**Exercise objective**
Nothing but the lines from the one containing "dutyB_one : sdo_B;" through the final line of the data should be repeated, and each must be exact.

Collected data:
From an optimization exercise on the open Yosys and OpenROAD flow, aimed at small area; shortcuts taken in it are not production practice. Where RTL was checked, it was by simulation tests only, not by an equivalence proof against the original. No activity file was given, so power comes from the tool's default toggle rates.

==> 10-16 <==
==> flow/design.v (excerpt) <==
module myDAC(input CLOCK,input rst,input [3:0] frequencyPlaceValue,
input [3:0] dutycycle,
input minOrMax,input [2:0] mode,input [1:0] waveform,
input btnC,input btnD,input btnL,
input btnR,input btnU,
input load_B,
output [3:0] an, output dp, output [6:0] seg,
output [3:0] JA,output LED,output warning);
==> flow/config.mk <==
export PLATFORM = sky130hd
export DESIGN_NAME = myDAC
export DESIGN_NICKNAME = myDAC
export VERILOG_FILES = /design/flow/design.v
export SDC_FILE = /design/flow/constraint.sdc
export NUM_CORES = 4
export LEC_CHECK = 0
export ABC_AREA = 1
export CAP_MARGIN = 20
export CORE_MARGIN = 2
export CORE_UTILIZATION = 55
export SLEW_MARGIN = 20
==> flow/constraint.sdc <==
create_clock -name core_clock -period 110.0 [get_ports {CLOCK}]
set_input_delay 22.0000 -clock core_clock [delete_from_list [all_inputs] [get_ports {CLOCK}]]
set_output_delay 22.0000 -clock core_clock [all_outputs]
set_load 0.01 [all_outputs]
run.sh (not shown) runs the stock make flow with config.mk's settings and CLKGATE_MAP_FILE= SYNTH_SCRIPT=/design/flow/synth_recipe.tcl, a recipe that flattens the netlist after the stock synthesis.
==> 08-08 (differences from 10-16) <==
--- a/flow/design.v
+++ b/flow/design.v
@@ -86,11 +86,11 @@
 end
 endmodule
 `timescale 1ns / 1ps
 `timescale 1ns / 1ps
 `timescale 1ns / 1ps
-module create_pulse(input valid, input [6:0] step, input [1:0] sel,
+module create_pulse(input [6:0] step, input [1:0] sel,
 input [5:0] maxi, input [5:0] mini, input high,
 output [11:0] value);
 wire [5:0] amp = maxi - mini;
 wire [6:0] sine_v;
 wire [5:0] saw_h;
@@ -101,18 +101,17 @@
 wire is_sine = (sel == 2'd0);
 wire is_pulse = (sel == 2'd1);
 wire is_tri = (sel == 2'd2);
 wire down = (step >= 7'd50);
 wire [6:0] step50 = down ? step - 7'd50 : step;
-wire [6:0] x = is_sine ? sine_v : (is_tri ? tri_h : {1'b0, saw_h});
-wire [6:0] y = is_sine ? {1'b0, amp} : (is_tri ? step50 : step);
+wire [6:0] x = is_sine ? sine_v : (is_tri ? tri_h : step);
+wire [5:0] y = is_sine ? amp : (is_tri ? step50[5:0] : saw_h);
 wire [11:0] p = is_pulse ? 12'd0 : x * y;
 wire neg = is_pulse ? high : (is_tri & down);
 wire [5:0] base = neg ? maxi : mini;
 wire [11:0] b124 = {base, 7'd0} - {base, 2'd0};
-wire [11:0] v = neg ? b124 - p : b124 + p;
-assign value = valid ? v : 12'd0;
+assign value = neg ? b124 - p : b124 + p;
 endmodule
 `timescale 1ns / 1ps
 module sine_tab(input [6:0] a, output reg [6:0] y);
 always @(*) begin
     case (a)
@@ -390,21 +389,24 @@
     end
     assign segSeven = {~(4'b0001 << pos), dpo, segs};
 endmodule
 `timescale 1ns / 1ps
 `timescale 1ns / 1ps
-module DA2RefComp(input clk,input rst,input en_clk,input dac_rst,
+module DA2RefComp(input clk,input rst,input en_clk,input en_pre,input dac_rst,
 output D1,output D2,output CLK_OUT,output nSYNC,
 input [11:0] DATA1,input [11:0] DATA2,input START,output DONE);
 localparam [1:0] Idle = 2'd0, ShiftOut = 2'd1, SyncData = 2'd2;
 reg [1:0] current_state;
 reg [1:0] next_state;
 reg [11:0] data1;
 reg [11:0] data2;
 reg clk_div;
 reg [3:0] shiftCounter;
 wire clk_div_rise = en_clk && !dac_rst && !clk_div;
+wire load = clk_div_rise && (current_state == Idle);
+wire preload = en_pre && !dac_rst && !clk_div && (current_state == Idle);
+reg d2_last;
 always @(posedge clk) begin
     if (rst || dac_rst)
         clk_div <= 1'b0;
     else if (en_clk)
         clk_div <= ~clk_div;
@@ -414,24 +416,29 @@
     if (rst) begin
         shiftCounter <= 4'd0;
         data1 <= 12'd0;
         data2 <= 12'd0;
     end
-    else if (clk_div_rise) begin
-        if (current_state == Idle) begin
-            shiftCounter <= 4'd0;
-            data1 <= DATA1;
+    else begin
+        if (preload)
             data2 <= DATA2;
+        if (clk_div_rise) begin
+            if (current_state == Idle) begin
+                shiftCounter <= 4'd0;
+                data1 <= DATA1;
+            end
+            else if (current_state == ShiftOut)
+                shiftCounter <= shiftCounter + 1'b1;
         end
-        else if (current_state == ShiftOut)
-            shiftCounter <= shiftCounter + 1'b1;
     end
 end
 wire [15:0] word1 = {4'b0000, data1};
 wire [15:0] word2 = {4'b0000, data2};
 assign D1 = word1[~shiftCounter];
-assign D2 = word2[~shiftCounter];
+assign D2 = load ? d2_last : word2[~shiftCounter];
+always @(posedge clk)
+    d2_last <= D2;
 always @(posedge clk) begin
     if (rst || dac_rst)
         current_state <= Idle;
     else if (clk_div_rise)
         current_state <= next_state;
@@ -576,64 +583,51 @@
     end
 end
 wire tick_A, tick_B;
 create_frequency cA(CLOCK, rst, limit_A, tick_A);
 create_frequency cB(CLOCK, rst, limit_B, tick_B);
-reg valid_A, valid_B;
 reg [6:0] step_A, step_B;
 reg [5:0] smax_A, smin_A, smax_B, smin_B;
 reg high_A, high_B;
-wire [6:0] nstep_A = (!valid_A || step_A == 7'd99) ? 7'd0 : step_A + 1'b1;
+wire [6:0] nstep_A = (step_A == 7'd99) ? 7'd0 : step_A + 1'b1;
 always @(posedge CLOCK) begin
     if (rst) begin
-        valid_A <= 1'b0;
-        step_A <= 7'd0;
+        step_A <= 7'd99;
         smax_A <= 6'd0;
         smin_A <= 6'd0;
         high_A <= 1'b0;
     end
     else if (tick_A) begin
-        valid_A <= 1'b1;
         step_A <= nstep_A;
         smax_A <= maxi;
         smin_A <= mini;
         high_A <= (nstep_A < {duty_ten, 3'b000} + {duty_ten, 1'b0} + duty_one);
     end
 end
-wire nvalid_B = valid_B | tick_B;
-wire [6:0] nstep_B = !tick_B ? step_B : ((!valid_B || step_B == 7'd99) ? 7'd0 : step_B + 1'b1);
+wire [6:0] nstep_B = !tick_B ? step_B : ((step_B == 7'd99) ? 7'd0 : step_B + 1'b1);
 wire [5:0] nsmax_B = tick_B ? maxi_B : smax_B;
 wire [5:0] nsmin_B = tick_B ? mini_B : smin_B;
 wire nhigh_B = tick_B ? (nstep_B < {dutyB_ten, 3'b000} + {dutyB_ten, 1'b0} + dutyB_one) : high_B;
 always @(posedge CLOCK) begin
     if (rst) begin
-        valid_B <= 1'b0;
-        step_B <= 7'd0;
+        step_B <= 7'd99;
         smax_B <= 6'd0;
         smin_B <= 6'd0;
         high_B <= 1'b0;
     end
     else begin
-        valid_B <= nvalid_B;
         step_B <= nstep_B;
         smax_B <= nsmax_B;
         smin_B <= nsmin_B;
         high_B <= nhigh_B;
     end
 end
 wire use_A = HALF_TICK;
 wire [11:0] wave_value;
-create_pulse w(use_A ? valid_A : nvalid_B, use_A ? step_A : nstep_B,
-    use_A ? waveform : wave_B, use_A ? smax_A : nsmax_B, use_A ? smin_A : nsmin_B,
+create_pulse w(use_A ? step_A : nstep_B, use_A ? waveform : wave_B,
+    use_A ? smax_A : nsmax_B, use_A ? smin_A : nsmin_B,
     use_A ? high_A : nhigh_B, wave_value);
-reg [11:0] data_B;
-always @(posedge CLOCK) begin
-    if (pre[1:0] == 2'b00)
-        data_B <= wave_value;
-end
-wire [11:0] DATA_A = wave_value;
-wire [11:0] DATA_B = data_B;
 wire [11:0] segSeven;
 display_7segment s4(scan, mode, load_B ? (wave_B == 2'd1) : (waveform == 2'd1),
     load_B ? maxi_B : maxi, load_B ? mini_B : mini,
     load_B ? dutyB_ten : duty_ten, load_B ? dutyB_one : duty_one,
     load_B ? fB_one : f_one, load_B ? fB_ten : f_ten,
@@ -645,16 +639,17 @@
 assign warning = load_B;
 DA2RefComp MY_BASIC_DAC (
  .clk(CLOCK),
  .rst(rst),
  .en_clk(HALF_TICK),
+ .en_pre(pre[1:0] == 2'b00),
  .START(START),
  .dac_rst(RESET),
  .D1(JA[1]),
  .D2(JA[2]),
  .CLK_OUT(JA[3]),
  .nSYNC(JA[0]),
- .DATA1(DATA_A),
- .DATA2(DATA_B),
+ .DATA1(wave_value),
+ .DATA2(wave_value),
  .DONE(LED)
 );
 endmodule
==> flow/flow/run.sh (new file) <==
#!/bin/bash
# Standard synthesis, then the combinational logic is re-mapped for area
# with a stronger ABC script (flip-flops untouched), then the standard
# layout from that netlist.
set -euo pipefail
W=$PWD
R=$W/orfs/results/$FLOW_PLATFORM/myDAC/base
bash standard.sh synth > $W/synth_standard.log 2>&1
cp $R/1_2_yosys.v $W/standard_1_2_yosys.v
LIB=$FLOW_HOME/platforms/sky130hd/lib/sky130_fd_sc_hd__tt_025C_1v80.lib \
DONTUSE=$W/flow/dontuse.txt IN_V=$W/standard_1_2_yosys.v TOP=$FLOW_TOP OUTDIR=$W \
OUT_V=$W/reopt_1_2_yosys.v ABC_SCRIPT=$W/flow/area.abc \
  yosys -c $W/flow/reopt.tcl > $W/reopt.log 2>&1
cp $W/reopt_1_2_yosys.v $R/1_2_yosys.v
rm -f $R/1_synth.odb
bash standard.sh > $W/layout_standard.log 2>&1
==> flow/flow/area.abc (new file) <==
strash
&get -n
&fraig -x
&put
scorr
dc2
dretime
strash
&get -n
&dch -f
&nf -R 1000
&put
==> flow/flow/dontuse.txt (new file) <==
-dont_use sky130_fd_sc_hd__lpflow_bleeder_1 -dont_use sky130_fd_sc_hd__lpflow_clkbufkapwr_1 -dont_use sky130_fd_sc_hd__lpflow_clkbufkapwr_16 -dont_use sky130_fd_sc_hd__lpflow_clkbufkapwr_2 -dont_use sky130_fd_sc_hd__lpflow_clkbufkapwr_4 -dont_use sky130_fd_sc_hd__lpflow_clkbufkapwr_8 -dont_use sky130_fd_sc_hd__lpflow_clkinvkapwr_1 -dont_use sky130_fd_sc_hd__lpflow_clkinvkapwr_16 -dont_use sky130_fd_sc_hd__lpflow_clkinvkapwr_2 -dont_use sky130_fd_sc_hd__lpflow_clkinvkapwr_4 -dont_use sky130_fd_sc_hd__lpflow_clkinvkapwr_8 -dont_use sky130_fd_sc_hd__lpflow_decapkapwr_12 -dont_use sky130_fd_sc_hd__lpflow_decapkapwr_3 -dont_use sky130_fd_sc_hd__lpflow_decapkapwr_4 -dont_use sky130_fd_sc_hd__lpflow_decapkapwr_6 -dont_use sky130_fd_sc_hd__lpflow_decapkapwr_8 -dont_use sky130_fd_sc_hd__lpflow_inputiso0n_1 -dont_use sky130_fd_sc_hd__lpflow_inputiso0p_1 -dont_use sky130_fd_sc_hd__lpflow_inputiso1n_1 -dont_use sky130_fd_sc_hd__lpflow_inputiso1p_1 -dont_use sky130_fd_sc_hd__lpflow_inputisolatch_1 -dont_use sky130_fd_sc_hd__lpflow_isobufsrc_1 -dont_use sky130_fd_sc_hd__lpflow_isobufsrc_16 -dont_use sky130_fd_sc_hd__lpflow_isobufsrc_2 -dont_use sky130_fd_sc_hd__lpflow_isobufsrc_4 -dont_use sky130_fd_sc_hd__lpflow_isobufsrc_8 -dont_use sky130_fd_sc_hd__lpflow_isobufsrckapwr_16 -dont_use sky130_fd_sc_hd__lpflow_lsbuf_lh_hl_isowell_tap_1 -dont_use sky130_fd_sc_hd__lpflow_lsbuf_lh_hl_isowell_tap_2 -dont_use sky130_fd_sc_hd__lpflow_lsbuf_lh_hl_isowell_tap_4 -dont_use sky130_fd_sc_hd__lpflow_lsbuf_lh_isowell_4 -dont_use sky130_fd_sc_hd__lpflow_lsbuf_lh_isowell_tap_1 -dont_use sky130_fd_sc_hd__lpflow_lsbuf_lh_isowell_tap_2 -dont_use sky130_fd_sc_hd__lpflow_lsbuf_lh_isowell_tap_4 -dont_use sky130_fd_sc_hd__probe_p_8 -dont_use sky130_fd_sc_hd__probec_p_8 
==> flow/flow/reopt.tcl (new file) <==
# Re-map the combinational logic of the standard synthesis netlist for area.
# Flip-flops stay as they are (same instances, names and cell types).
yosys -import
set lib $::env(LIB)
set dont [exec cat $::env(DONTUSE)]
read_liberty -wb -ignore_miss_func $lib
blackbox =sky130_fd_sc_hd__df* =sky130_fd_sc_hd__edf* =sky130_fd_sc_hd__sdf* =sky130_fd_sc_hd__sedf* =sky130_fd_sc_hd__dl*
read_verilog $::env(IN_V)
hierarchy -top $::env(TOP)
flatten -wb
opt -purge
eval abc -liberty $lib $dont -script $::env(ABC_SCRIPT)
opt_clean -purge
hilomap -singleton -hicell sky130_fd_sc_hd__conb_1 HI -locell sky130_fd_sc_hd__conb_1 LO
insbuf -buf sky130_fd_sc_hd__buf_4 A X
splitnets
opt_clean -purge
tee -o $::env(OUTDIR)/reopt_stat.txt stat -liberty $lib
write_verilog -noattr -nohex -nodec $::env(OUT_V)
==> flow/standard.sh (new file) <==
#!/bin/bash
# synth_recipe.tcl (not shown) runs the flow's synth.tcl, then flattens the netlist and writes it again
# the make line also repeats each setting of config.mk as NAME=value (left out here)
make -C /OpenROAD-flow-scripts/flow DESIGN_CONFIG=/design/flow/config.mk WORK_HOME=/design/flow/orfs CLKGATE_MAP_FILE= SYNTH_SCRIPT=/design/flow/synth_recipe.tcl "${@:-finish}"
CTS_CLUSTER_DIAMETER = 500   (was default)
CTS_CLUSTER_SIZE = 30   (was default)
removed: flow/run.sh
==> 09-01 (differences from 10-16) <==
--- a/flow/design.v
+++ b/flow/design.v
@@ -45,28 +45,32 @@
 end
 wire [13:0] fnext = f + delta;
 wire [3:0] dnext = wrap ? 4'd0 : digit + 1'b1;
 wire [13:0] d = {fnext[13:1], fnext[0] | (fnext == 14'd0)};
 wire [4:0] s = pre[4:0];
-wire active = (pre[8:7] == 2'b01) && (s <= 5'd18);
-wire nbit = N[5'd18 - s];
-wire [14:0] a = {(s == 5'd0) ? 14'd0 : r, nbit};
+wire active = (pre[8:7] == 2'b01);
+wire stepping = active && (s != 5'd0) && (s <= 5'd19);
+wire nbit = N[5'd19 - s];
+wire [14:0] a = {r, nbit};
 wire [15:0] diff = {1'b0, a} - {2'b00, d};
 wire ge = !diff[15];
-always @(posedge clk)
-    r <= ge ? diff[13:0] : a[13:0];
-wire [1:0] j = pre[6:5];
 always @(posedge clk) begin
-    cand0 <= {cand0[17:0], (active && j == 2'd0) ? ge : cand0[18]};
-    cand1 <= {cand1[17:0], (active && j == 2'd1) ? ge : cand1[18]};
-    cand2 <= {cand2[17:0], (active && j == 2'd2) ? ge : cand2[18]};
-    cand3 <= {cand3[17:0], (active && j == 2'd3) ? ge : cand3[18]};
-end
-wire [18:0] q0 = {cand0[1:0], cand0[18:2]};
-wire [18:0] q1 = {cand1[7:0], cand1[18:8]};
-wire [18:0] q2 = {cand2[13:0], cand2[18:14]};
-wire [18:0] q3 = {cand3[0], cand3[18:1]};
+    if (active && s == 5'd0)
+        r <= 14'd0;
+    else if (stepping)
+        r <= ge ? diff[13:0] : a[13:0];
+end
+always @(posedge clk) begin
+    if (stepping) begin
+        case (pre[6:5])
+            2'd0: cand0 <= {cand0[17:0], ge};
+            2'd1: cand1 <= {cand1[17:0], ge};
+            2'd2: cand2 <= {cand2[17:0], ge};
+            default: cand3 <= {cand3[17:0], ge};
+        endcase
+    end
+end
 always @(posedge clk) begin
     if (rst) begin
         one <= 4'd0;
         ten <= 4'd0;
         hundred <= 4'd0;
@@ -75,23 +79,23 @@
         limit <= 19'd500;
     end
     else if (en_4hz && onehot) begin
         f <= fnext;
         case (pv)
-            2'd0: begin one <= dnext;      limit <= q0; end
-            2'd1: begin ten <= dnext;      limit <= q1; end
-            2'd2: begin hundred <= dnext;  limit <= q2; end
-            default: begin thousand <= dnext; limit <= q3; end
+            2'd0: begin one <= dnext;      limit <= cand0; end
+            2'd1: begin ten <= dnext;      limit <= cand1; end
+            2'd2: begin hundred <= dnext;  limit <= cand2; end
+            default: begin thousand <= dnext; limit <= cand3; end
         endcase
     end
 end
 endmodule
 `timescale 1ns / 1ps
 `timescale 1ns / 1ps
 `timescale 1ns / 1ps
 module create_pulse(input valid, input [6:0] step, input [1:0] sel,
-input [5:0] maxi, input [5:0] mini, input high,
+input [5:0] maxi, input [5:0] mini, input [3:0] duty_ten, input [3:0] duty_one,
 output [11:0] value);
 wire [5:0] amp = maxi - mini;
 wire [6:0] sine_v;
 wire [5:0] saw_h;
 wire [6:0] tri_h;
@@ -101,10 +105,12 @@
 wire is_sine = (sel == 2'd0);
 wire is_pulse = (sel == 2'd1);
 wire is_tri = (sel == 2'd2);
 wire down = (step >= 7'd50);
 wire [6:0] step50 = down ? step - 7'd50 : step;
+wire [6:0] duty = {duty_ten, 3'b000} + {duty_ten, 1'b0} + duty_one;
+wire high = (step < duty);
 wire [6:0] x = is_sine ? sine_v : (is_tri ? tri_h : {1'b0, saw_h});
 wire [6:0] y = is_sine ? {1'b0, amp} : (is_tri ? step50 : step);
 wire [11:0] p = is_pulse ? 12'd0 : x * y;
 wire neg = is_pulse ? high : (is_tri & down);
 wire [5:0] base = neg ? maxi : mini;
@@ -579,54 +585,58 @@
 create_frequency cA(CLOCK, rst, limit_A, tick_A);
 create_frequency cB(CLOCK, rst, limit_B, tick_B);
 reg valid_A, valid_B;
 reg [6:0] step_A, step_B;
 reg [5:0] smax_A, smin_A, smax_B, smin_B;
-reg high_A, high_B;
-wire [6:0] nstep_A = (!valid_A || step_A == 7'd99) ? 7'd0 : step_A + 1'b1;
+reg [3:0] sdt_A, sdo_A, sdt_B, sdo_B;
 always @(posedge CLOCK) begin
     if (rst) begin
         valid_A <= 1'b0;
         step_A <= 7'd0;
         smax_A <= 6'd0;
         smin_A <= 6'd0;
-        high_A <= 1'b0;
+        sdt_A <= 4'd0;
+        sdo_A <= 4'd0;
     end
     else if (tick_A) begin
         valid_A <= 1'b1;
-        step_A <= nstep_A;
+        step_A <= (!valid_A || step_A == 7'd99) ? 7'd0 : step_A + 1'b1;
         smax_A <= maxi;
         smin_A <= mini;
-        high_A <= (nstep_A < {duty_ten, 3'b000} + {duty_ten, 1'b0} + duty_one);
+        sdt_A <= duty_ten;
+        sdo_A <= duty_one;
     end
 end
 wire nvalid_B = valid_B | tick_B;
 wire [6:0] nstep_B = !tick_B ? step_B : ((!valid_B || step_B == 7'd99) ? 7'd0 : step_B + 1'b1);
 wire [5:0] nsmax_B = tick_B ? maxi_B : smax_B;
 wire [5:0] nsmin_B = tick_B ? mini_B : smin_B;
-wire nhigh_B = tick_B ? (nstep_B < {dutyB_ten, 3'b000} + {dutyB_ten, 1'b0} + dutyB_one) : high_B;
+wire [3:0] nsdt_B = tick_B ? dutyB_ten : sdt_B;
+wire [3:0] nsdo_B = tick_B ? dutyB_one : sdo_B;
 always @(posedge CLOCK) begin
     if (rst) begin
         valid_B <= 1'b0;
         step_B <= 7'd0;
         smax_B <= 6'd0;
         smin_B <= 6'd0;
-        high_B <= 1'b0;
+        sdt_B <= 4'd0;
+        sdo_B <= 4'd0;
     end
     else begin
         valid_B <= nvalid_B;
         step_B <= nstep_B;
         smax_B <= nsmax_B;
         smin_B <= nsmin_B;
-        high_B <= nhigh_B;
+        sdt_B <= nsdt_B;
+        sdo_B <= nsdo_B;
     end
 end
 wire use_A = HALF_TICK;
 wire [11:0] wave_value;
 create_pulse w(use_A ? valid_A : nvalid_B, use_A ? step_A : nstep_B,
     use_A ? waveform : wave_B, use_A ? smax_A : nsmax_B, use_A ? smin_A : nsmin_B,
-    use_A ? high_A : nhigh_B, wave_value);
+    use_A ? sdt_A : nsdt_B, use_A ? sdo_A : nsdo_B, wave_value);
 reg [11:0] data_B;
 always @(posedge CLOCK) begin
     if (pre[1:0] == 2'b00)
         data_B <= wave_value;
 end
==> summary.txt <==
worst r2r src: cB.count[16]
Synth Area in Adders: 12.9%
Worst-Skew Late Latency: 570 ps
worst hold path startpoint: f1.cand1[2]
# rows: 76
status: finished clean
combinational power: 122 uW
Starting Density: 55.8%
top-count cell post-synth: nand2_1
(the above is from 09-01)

**Output of the exercise**
+wire [3:0] nsdo_B = tick_B ? dutyB_one : sdo_B;
 always @(posedge CLOCK) begin
     if (rst) begin
         valid_B <= 1'b0;
         step_B <= 7'd0;
         smax_B <= 6'd0;
         smin_B <= 6'd0;
-        high_B <= 1'b0;
+        sdt_B <= 4'd0;
+        sdo_B <= 4'd0;
     end
     else begin
         valid_B <= nvalid_B;
         step_B <= nstep_B;
         smax_B <= nsmax_B;
         smin_B <= nsmin_B;
-        high_B <= nhigh_B;
+        sdt_B <= nsdt_B;
+        sdo_B <= nsdo_B;
     end
 end
 wire use_A = HALF_TICK;
 wire [11:0] wave_value;
 create_pulse w(use_A ? valid_A : nvalid_B, use_A ? step_A : nstep_B,
     use_A ? waveform : wave_B, use_A ? smax_A : nsmax_B, use_A ? smin_A : nsmin_B,
-    use_A ? high_A : nhigh_B, wave_value);
+    use_A ? sdt_A : nsdt_B, use_A ? sdo_A : nsdo_B, wave_value);
 reg [11:0] data_B;
 always @(posedge CLOCK) begin
     if (pre[1:0] == 2'b00)
         data_B <= wave_value;
 end
==> summary.txt <==
worst r2r src: cB.count[16]
Synth Area in Adders: 12.9%
Worst-Skew Late Latency: 570 ps
worst hold path startpoint: f1.cand1[2]
# rows: 76
status: finished clean
combinational power: 122 uW
Starting Density: 55.8%
top-count cell post-synth: nand2_1
(the above is from 09-01)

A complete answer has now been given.